## The problem
Your output should consist of the data, copied exactly.

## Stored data
============

== JK ==
==> flow/design.v (excerpt) <==
module audio_core(
	input clk,          
	input rst,          
	input tick,         
	input tick_1m,      
	input [15:0] accel_z,     
	input accel_valid,        
	output wire beat,   
	output [7:0] LED,   
	input PB_PLY, 	     
	input [3:0]  VOL,	  
	output P,		     
	output [3:0] SEGA,  
	output [7:0] SEGD,  
	output [7:0] BPM,   
	input [15:0] DATA,	  
	output note_req,      
	output song_end       
	);
For scale: ~4400 cells after synthesis.
Settings: LEC_CHECK=0, ABC_AREA=1, CAP_MARGIN=35, CORE_ASPECT_RATIO=0.54, CORE_MARGIN=3, CORE_UTILIZATION=35, CTS_CLUSTER_DIAMETER=33, GPL_ROUTABILITY_DRIVEN=0, GPL_TIMING_DRIVEN=1, PLACE_DENSITY_LB_ADDON=0.0, SETUP_SLACK_MARGIN=-0.11, SLEW_MARGIN=25; clock period 10.0 ns.
run.sh (not shown) runs the stock make flow with config.mk's settings and CLKGATE_MAP_FILE=.
Nothing crashed in JK and all stages finished; the problem is that the final layout failed, the offending checks being negative setup slack.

============

## Output of the exercise
== JK ==
==> flow/design.v (excerpt) <==
module audio_core(
	input clk,          
	input rst,          
	input tick,         
	input tick_1m,      
	input [15:0] accel_z,     
	input accel_valid,        
	output wire beat,   
	output [7:0] LED,   
	input PB_PLY, 	     
	input [3:0]  VOL,	  
	output P,		     
	output [3:0] SEGA,  
	output [7:0] SEGD,  
	output [7:0] BPM,   
	input [15:0] DATA,	  
	output note_req,      
	output song_end       
	);
For scale: ~4400 cells after synthesis.
Settings: LEC_CHECK=0, ABC_AREA=1, CAP_MARGIN=35, CORE_ASPECT_RATIO=0.54, CORE_MARGIN=3, CORE_UTILIZATION=35, CTS_CLUSTER_DIAMETER=33, GPL_ROUTABILITY_DRIVEN=0, GPL_TIMING_DRIVEN=1, PLACE_DENSITY_LB_ADDON=0.0, SETUP_SLACK_MARGIN=-0.11, SLEW_MARGIN=25; clock period 10.0 ns.
run.sh (not shown) runs the stock make flow with config.mk's settings and CLKGATE_MAP_FILE=.
Nothing crashed in JK and all stages finished; the problem is that the final layout failed, the offending checks being negative setup slack.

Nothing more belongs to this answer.